Set down exactly the lines from the one containing "nor2b_1 | 6 | 0.53 |" through the last line of the records below, both included, and nothing else.

(Excerpts from a dataset)

* * * * * * * * *

## src/rtl/argon_pkg.sv

```systemverilog
// Shared writeback types, widths and the register one-hot helper for the argon
// register-file write path.
package argon_pkg;

    localparam int XLEN       = 32;
    localparam int REG_ADDR_W = 5;
    localparam int NUM_REGS   = 32;

    typedef struct packed {
        logic                  valid;
        logic [REG_ADDR_W-1:0] rd;
        logic [XLEN-1:0]       data;
    } wb_req_t;

    typedef enum logic {
        WB_SRC_ALU = 1'b0,
        WB_SRC_LSU = 1'b1
    } wb_src_e;

    // x0 never appears in the mask, so decode never stalls on it
    function automatic logic [NUM_REGS-1:0] rd_onehot(input logic valid,
                                                      input logic [REG_ADDR_W-1:0] rd);
        logic [NUM_REGS-1:0] mask_s;
        mask_s = {NUM_REGS{1'b0}};
        if (valid && (rd != {REG_ADDR_W{1'b0}})) begin
            mask_s[rd] = 1'b1;
        end else begin
            mask_s = {NUM_REGS{1'b0}};
        end
        return mask_s;
    endfunction

endpackage

```

## src/rtl/rf_write_arbiter_if.sv

```systemverilog
// Writeback handshake bundle between the ALU/LSU producers, the register-file
// write port and the decode hazard logic.
interface rf_write_arbiter_if;
    import argon_pkg::*;

    logic                  i_alu_valid;
    logic                  o_alu_ready;
    logic [REG_ADDR_W-1:0] i_alu_rd;
    logic [XLEN-1:0]       i_alu_data;

    logic                  i_lsu_valid;
    logic                  o_lsu_ready;
    logic [REG_ADDR_W-1:0] i_lsu_rd;
    logic [XLEN-1:0]       i_lsu_data;

    logic                  o_rf_write_en;
    logic [REG_ADDR_W-1:0] o_rf_selectW;
    logic [XLEN-1:0]       o_rf_portW;
    logic [NUM_REGS-1:0]   o_pending;
    logic                  o_busy;

    modport master (
        output i_alu_valid, i_alu_rd, i_alu_data,
        output i_lsu_valid, i_lsu_rd, i_lsu_data,
        input  o_alu_ready, o_lsu_ready,
        input  o_rf_write_en, o_rf_selectW, o_rf_portW, o_pending, o_busy
    );

    modport slave (
        input  i_alu_valid, i_alu_rd, i_alu_data,
        input  i_lsu_valid, i_lsu_rd, i_lsu_data,
        output o_alu_ready, o_lsu_ready,
        output o_rf_write_en, o_rf_selectW, o_rf_portW, o_pending, o_busy
    );

endinterface

```

## src/rtl/wb_slot.sv

```systemverilog
// One-entry writeback holding slot; writes to x0 are swallowed at the door and
// never occupy the slot.
module wb_slot
    import argon_pkg::*;
(
    input  logic                  i_clk,
    input  logic                  i_reset_n,
    input  logic                  i_load,
    input  logic [REG_ADDR_W-1:0] i_rd,
    input  logic [XLEN-1:0]       i_data,
    input  logic                  i_drain,
    output wb_req_t               o_slot,
    output wb_req_t               o_slot_next,
    output logic                  o_fill
);

    wb_req_t slot_r;
    wb_req_t slot_next_s;
    logic    fill_s;

    // Next occupancy: a fill wins over a drain so the slot refills in the cycle it empties
    always_comb begin
        slot_next_s = slot_r;
        fill_s      = i_load && (i_rd != {REG_ADDR_W{1'b0}});
        if (fill_s) begin
            slot_next_s = '{valid: 1'b1, rd: i_rd, data: i_data};
        end else if (i_drain) begin
            slot_next_s.valid = 1'b0;
        end else begin
            slot_next_s = slot_r;
        end
    end

    // Slot storage with synchronous active-low reset
    always_ff @(posedge i_clk) begin
        if (!i_reset_n) begin
            slot_r <= '{valid: 1'b0, rd: {REG_ADDR_W{1'b0}}, data: {XLEN{1'b0}}};
        end else begin
            slot_r <= slot_next_s;
        end
    end

    assign o_slot      = slot_r;
    assign o_slot_next = slot_next_s;
    assign o_fill      = fill_s;

endmodule

```

## src/rtl/rf_write_arbiter.sv

```systemverilog
// Shares the register-file write port between ALU and LSU writeback slots.
// Define ARGON_WB_RR_EN for round-robin; otherwise fixed LSU priority with ALU starvation guard.
module rf_write_arbiter
    import argon_pkg::*;
#(
    parameter int unsigned STARVE_LIMIT = 4
) (
    input  logic              i_clk,
    input  logic              i_reset_n,
    rf_write_arbiter_if.slave wb
);

    wb_req_t alu_slot_s;
    wb_req_t lsu_slot_s;
    wb_req_t alu_next_s;
    wb_req_t lsu_next_s;
    wb_req_t grant_entry_s;
    logic    alu_fill_s;
    logic    lsu_fill_s;
    logic    alu_ready_s;
    logic    lsu_ready_s;
    logic    grant_alu_s;
    logic    grant_lsu_s;
    logic    any_grant_s;
    logic    both_valid_s;
    wb_src_e older_r;

    logic [NUM_REGS-1:0]   pending_next_s;
    logic                  busy_next_s;
    logic                  rf_write_en_r;
    logic [REG_ADDR_W-1:0] rf_select_r;
    logic [XLEN-1:0]       rf_data_r;
    logic [NUM_REGS-1:0]   pending_r;
    logic                  busy_r;

`ifdef ARGON_WB_RR_EN
    wb_src_e rr_ptr_r;
`else
    localparam int CNT_W = (STARVE_LIMIT < 1) ? 1 : $clog2(STARVE_LIMIT + 1);
    localparam logic [CNT_W-1:0] STARVE_MAX = CNT_W'(STARVE_LIMIT);
    logic [CNT_W-1:0] starve_cnt_r;
`endif

    // Grant depends only on registered state, so ready never combines with valid
    assign alu_ready_s    = !i_reset_n || !alu_slot_s.valid || grant_alu_s;
    assign lsu_ready_s    = !i_reset_n || !lsu_slot_s.valid || grant_lsu_s;
    assign any_grant_s    = grant_alu_s || grant_lsu_s;
    assign both_valid_s   = alu_slot_s.valid && lsu_slot_s.valid;

    wb_slot u_alu_slot (
        .i_clk       (i_clk),
        .i_reset_n   (i_reset_n),
        .i_load      (wb.i_alu_valid && alu_ready_s),
        .i_rd        (wb.i_alu_rd),
        .i_data      (wb.i_alu_data),
        .i_drain     (grant_alu_s),
        .o_slot      (alu_slot_s),
        .o_slot_next (alu_next_s),
        .o_fill      (alu_fill_s)
    );

    wb_slot u_lsu_slot (
        .i_clk       (i_clk),
        .i_reset_n   (i_reset_n),
        .i_load      (wb.i_lsu_valid && lsu_ready_s),
        .i_rd        (wb.i_lsu_rd),
        .i_data      (wb.i_lsu_data),
        .i_drain     (grant_lsu_s),
        .o_slot      (lsu_slot_s),
        .o_slot_next (lsu_next_s),
        .o_fill      (lsu_fill_s)
    );

    // Pick at most one slot: same-rd entries drain oldest first, otherwise the policy decides
    always_comb begin
        grant_alu_s = 1'b0;
        grant_lsu_s = 1'b0;
        if (both_valid_s) begin
            if (alu_slot_s.rd == lsu_slot_s.rd) begin
                grant_alu_s = (older_r == WB_SRC_ALU);
                grant_lsu_s = (older_r == WB_SRC_LSU);
            end else begin
`ifdef ARGON_WB_RR_EN
                grant_alu_s = (rr_ptr_r == WB_SRC_ALU);
                grant_lsu_s = (rr_ptr_r == WB_SRC_LSU);
`else
                grant_alu_s = (starve_cnt_r == STARVE_MAX);
                grant_lsu_s = (starve_cnt_r != STARVE_MAX);
`endif
            end
        end else if (alu_slot_s.valid) begin
            grant_alu_s = 1'b1;
        end else if (lsu_slot_s.valid) begin
            grant_lsu_s = 1'b1;
        end else begin
            grant_alu_s = 1'b0;
            grant_lsu_s = 1'b0;
        end
    end

    // Payload of the granted slot heading to the output stage
    always_comb begin
        grant_entry_s = lsu_slot_s;
        if (grant_alu_s) begin
            grant_entry_s = alu_slot_s;
        end else begin
            grant_entry_s = lsu_slot_s;
        end
    end

    // Age flag: a fresh ALU entry is younger than whatever the LSU slot holds, ties included
    always_ff @(posedge i_clk) begin
        if (!i_reset_n) begin
            older_r <= WB_SRC_LSU;
        end else if (alu_fill_s) begin
            older_r <= WB_SRC_LSU;
        end else if (lsu_fill_s) begin
            older_r <= WB_SRC_ALU;
        end
    end

`ifdef ARGON_WB_RR_EN
    // Round-robin pointer names the source favoured on the next contended cycle
    always_ff @(posedge i_clk) begin
        if (!i_reset_n) begin
            rr_ptr_r <= WB_SRC_LSU;
        end else if (both_valid_s) begin
            rr_ptr_r <= grant_alu_s ? WB_SRC_LSU : WB_SRC_ALU;
        end
    end
`else
    // Saturating count of consecutive ALU losses; reaching the limit forces an ALU grant
    always_ff @(posedge i_clk) begin
        if (!i_reset_n) begin
            starve_cnt_r <= {CNT_W{1'b0}};
        end else if (alu_slot_s.valid && !grant_alu_s) begin
            if (starve_cnt_r != STARVE_MAX) begin
                starve_cnt_r <= starve_cnt_r + CNT_W'(1'b1);
            end
        end else begin
            starve_cnt_r <= {CNT_W{1'b0}};
        end
    end
`endif

    // Hazard mask and busy reflect the state that will exist after this edge
    always_comb begin
        pending_next_s = rd_onehot(alu_next_s.valid, alu_next_s.rd)
                       | rd_onehot(lsu_next_s.valid, lsu_next_s.rd)
                       | rd_onehot(any_grant_s, grant_entry_s.rd);
        busy_next_s    = alu_next_s.valid || lsu_next_s.valid || any_grant_s;
    end

    // Registered write command; select/data hold their last value when idle
    always_ff @(posedge i_clk) begin
        if (!i_reset_n) begin
            rf_write_en_r <= 1'b0;
            rf_select_r   <= {REG_ADDR_W{1'b0}};
            rf_data_r     <= {XLEN{1'b0}};
            pending_r     <= {NUM_REGS{1'b0}};
            busy_r        <= 1'b0;
        end else begin
            rf_write_en_r <= any_grant_s;
            pending_r     <= pending_next_s;
            busy_r        <= busy_next_s;
            if (any_grant_s) begin
                rf_select_r <= grant_entry_s.rd;
                rf_data_r   <= grant_entry_s.data;
            end
        end
    end

    assign wb.o_alu_ready   = alu_ready_s;
    assign wb.o_lsu_ready   = lsu_ready_s;
    assign wb.o_rf_write_en = rf_write_en_r;
    assign wb.o_rf_selectW  = rf_select_r;
    assign wb.o_rf_portW    = rf_data_r;
    assign wb.o_pending     = pending_r;
    assign wb.o_busy        = busy_r;

endmodule

```

## src/flat_wrapper.sv

```systemverilog
// flat-port wrapper written by rule: the top's interface ports become plain ports
module rf_write_arbiter_flat import argon_pkg::*;
#(
    parameter int unsigned STARVE_LIMIT = 4
)
  (i_clk, i_reset_n, wb_i_alu_valid, wb_i_alu_rd, wb_i_alu_data, wb_i_lsu_valid, wb_i_lsu_rd, wb_i_lsu_data, wb_o_alu_ready, wb_o_lsu_ready, wb_o_rf_write_en, wb_o_rf_selectW, wb_o_rf_portW, wb_o_pending, wb_o_busy);
  rf_write_arbiter_if wb_i ();
  input  logic i_clk;
  input  logic i_reset_n;
  input wire logic [$bits(wb_i.i_alu_valid)-1:0] wb_i_alu_valid;
  input wire logic [$bits(wb_i.i_alu_rd)-1:0] wb_i_alu_rd;
  input wire logic [$bits(wb_i.i_alu_data)-1:0] wb_i_alu_data;
  input wire logic [$bits(wb_i.i_lsu_valid)-1:0] wb_i_lsu_valid;
  input wire logic [$bits(wb_i.i_lsu_rd)-1:0] wb_i_lsu_rd;
  input wire logic [$bits(wb_i.i_lsu_data)-1:0] wb_i_lsu_data;
  output wire logic [$bits(wb_i.o_alu_ready)-1:0] wb_o_alu_ready;
  output wire logic [$bits(wb_i.o_lsu_ready)-1:0] wb_o_lsu_ready;
  output wire logic [$bits(wb_i.o_rf_write_en)-1:0] wb_o_rf_write_en;
  output wire logic [$bits(wb_i.o_rf_selectW)-1:0] wb_o_rf_selectW;
  output wire logic [$bits(wb_i.o_rf_portW)-1:0] wb_o_rf_portW;
  output wire logic [$bits(wb_i.o_pending)-1:0] wb_o_pending;
  output wire logic [$bits(wb_i.o_busy)-1:0] wb_o_busy;
  assign wb_i.i_alu_valid = wb_i_alu_valid;
  assign wb_i.i_alu_rd = wb_i_alu_rd;
  assign wb_i.i_alu_data = wb_i_alu_data;
  assign wb_i.i_lsu_valid = wb_i_lsu_valid;
  assign wb_i.i_lsu_rd = wb_i_lsu_rd;
  assign wb_i.i_lsu_data = wb_i_lsu_data;
  assign wb_o_alu_ready = wb_i.o_alu_ready;
  assign wb_o_lsu_ready = wb_i.o_lsu_ready;
  assign wb_o_rf_write_en = wb_i.o_rf_write_en;
  assign wb_o_rf_selectW = wb_i.o_rf_selectW;
  assign wb_o_rf_portW = wb_i.o_rf_portW;
  assign wb_o_pending = wb_i.o_pending;
  assign wb_o_busy = wb_i.o_busy;
  rf_write_arbiter #(.STARVE_LIMIT(STARVE_LIMIT)) u_core (.i_clk(i_clk), .i_reset_n(i_reset_n), .wb(wb_i));
endmodule
```

## config.mk

```make
export PLATFORM = sky130hd
export DESIGN_NAME = rf_write_arbiter_flat
export DESIGN_NICKNAME = d
export VERILOG_FILES = /design/src/rtl/argon_pkg.sv /design/src/rtl/rf_write_arbiter_if.sv /design/src/rtl/wb_slot.sv /design/src/rtl/rf_write_arbiter.sv /design/src/flat_wrapper.sv
export SDC_FILE = /design/constraint.sdc
export NUM_CORES = 1
export LEC_CHECK = 0
export CAP_MARGIN = 5
export CORE_MARGIN = 1.5
export CORE_UTILIZATION = 40
export DETAILED_ROUTE_END_ITERATION = 10
export HOLD_SLACK_MARGIN = 0.08
export PLACE_DENSITY = 0.76
export SYNTH_ARGS = -nofsm -noshare
export SYNTH_HDL_FRONTEND = slang
export SYNTH_SLANG_ARGS = --single-unit
```

## constraint.sdc

```tcl
create_clock -name i_clk -period 2.3 [get_ports i_clk]
set_clock_uncertainty 0.05 [all_clocks]
set_input_delay 0.46 -clock i_clk [delete_from_list [all_inputs] [get_ports i_clk]]
set_output_delay 0.46 -clock i_clk [all_outputs]
set_load 0.03 [all_outputs]
```

==> metrics <==
status finished, violations left; failing checks setup timing; Iteration-0 DRC Markers 762; total CTS buffers 17; commonest non-fill, non-tap cells in the layout nand2_1 (232), clkdlybuf4s50_1 (145), dfxtp_1 (141), buf_4 (107), a21oi_1 (64); via/cell ratio 5.717; DR WL met2 12230 um; final instance area 11110 um^2; Row Count 48; crit start category flip-flop; drt pass-1 iters 5; Die Wd 136.5 um; ratio of cells with drive above 1 in the final layout 29.24%; worst r2r src u_core.u_lsu_slot.o_slot[35]$_SDFF_PN0_; Seq. cell area 3048 um^2; RSZ-0062 raised after global routing yes; Warnings, synthesis 0; clock buffer depth 2; Max-slew headroom 47.23%; Fmax 420.2 MHz; delay-heaviest family, CP simple AND/OR/NAND/NOR gates; synthesized area 7131 um^2; Synth async-reset ratio 0%; antenna-violating nets left 0; Final Cycle Share 103.5%; Leakage 4.044 nW; DP Wirelength 16110 um; Crit. End Element flip-flop; Tot GR Track Use 25.38%; CTS Sinks 151; Core ar. 17360 um^2; WL final 25310 um; Area Overhead vs Synth 55.78%; root buffer cell clkbuf_16; first-pass GRT wire length 36220 um; Worst path max stage delay 0.36 ns; Avg Cell Area, Syn 8.075 um^2; final hold vios 0; FILL cells 1429; most common cell after layout, fill and taps aside nand2_1; final setup vio count 37; max cap viols 0; final std cells w/o fill 1357; Post-Synthesis Cells 883; Max Slew Vio Count 0; RR Endpoint u_core.wb.o_pending[30]$_SDFF_PN0_; CTS tree yes; die height 136.5 um; starting density of the core 41.08%; Mapped Nets 963; Buf/Inv on CP 2; R2R depth 9; slack of the critical path -0.07990 ns; met1 WL 10340 um; clk_lat worst skew 0.43 ns; Overflow after GRT 0; Post-synth EDFFs 0; # diodes 0; ys flop type dfxtp_1; Hold Slack 0.4057 ns; met3 WL 1978 um; Worst Path Required 2.52 ns; Pwr per Cell Area 671.1 nW/um^2; hold_sp u_core.u_alu_slot.o_slot[20]$_SDFFE_PN0P_; largest net degree at the start of global routing 77; critical setup path kind flip-flop to flip-flop; depth of the CTS H-tree 4; routed via count 7758; Core Util, Final 64.00%; NumNets Final 1199; DRC Markers 0; antenna violations before repair 0; hold depth 2; Netlist cell types 74; worst hold path type flip-flop to flip-flop; top sig layer met4; placed cell area 9444 um^2; worst endpoint data arrival time 2.60 ns; sequential area share after synthesis 42.39%; maximum vdd ir drop 523.7 uV; Wirelength per Cell 18.65 um; Die ar. 18640 um^2; minimum clock period 2.380 ns; dpl cells 1300; Critical Path, Cell by Cell xnor2_4, and3_4, buf_6, mux2i_4, and2_4, a21oi_1, buf_4, o22ai_1, a31oi_1; hold endpoint u_core.u_alu_slot.o_slot[20]$_SDFFE_PN0P_; port bufs 150; final RePlAce weighted congestion 0.9197; Yosys reg bits 151; number of global-route vias before repair 7103; Critical-path top delay cell dfxtp_4; Reg clk slew, reported paths 0.06 ns; reg2reg setup slack -0.08 ns; CP Max Fanout 5; io pins 151; multi-input logic area 4404 um^2; Slew @ Worst Pin 0.7915 ns
[registers in the layout (all words and copies together) (netlist names)]
register / flops
u_core.wb.o_rf_portW: 32
u_core.wb.o_pending: 32
u_core.older_r: 1
u_core.u_lsu_slot.o_slot: 38
u_core.wb.o_busy: 1
u_core.wb.o_rf_selectW: 5
u_core.wb.o_rf_write_en: 1
u_core.starve_cnt_r: 3
u_core.u_alu_slot.o_slot: 38
[layout make-up]
class	instances	share of cell area, %
clock buffers	20	4.111
well taps	225	2.534
clock inverters	12	1.498
repair buffers	286	24.37
flip-flops and latches	151	27.44
multi-input cells	652	39.65
inverters	11	0.3942
[metrics by stage]
step                setup slack, ns  power (mW)  setup TNS [ns]
floorplan                   0.06145       3.667               0
global placement            -0.5772       4.256          -44.59
detailed placement          -0.6438       4.278          -51.39
CTS                        -0.05810       7.291          -1.087
global route                -0.1427       7.715          -6.481
finish                     -0.07990       7.455          -1.437
[how the worst max path moves through the flow]
| stage | cells past startpoint | end | start | slack, ns |
|---|---|---|---|---|
| after floorplan | 9 | u_core.wb.o_pending[7]$_SDFF_PN0_ | u_core.u_alu_slot.o_slot[32]$_SDFF_PN0_ | 0.06 |
| after global placement | 9 | u_core.wb.o_pending[10]$_SDFF_PN0_ | wb_i_alu_rd[4] | -0.58 |
| after detailed placement | 9 | u_core.wb.o_pending[26]$_SDFF_PN0_ | i_reset_n | -0.64 |
| after CTS | 10 | u_core.u_lsu_slot.o_slot[15]$_SDFFE_PN0N_ | u_core.u_alu_slot.o_slot[36]$_SDFF_PN0_ | -0.06 |
| after global routing | 11 | u_core.u_lsu_slot.o_slot[14]$_SDFFE_PN0N_ | u_core.u_lsu_slot.o_slot[35]$_SDFF_PN0_ | -0.14 |
| final | 9 | u_core.wb.o_pending[30]$_SDFF_PN0_ | u_core.u_lsu_slot.o_slot[35]$_SDFF_PN0_ | -0.08 |
[worst register-to-register path, stage by stage (launching register included)]
cell and delay [ns]:
dfxtp_4 0.36, xnor2_4 0.20, and3_4 0.24, buf_6 0.11, mux2i_4 0.35, and2_4 0.28
a21oi_1 0.11, buf_4 0.18, o22ai_1 0.21, a31oi_1 0.14
[report_power, final]
group / leakage [nW] / internal [mW] / switching (mW)
clock network: 0.303 / 1.78 / 1.16
registers: 1.25 / 2.77 / 0.0908
logic: 2.50 / 0.728 / 0.920
total: 4.04 / 5.28 / 2.18
[synthesized netlist by cell type, types with 3 or more instances]
| cell type | instances | area share (%) |
|---|---|---|
| nand4_1 | 3 | 0.26 |
| xnor2_2 | 3 | 0.68 |
| o21ai_1 | 7 | 0.49 |
| inv_1 | 11 | 0.58 |
| buf_4 | 3 | 0.32 |
| o22ai_1 | 6 | 0.53 |
| nor2_1 | 66 | 3.5 |
| buf_2 | 17 | 1.2 |
| mux2i_1 | 3 | 0.42 |
| a311oi_2 | 20 | 4.2 |
| a31oi_1 | 7 | 0.61 |
| dfxtp_1 | 151 | 42 |
| and2_1 | 4 | 0.35 |
| a311oi_1 | 18 | 2.2 |
| clkbuf_1 | 32 | 1.7 |
| buf_6 | 11 | 1.7 |
| nor2b_1 | 6 | 0.53 |
| o31a_1 | 3 | 0.37 |
| buf_1 | 6 | 0.32 |
| mux2_2 | 4 | 0.63 |
| o32a_1 | 5 | 0.70 |
| o21ai_0 | 18 | 1.3 |
| nor3_1 | 17 | 1.2 |
| o22a_1 | 3 | 0.37 |
| nand2b_1 | 8 | 0.70 |
| or2_2 | 3 | 0.26 |
| o211ai_1 | 4 | 0.42 |
| nand3_1 | 22 | 1.5 |
| o221ai_1 | 26 | 3.2 |
| nand3b_1 | 4 | 0.42 |
| a21oi_1 | 84 | 5.9 |
| nand2_1 | 251 | 13 |
[kinds of logic after synthesis]
logic type | after synthesis | synth area share, %
other | 1 | 0.05259
adders and majority gates | 2 | 0.3509
buffers and inverters | 81 | 5.896
muxes | 8 | 1.369
xor gates and xnor gates | 6 | 1.053
AOI/OAI and AO/OA | 225 | 23.85
and+or+nand+nor | 409 | 25.04
DFF | 151 | 42.39
[routing by layer]
metal	GRT usage, %	vias up
li1	-	3579
met2	40.06	398
met4	11.29	0
met3	5.741	76
met1	33.10	3705
met5	0	-
[what timing repair did]
item / CTS / global route
cloned: 1 / 2
pin swaps: 11 / 64
buffers inserted: 10 / 13
hold buffers: 0 / 0
gates resized for setup: 49 / 150
setup endpoints to repair: 99 / 127
No activity file was read; power rests on OpenSTA's default activity.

* * * * * * * * *

> [OUTPUT FOR THIS TASK]:
| nor2b_1 | 6 | 0.53 |
| o31a_1 | 3 | 0.37 |
| buf_1 | 6 | 0.32 |
| mux2_2 | 4 | 0.63 |
| o32a_1 | 5 | 0.70 |
| o21ai_0 | 18 | 1.3 |
| nor3_1 | 17 | 1.2 |
| o22a_1 | 3 | 0.37 |
| nand2b_1 | 8 | 0.70 |
| or2_2 | 3 | 0.26 |
| o211ai_1 | 4 | 0.42 |
| nand3_1 | 22 | 1.5 |
| o221ai_1 | 26 | 3.2 |
| nand3b_1 | 4 | 0.42 |
| a21oi_1 | 84 | 5.9 |
| nand2_1 | 251 | 13 |
[kinds of logic after synthesis]
logic type | after synthesis | synth area share, %
other | 1 | 0.05259
adders and majority gates | 2 | 0.3509
buffers and inverters | 81 | 5.896
muxes | 8 | 1.369
xor gates and xnor gates | 6 | 1.053
AOI/OAI and AO/OA | 225 | 23.85
and+or+nand+nor | 409 | 25.04
DFF | 151 | 42.39
[routing by layer]
metal	GRT usage, %	vias up
li1	-	3579
met2	40.06	398
met4	11.29	0
met3	5.741	76
met1	33.10	3705
met5	0	-
[what timing repair did]
item / CTS / global route
cloned: 1 / 2
pin swaps: 11 / 64
buffers inserted: 10 / 13
hold buffers: 0 / 0
gates resized for setup: 49 / 150
setup endpoints to repair: 99 / 127
No activity file was read; power rests on OpenSTA's default activity.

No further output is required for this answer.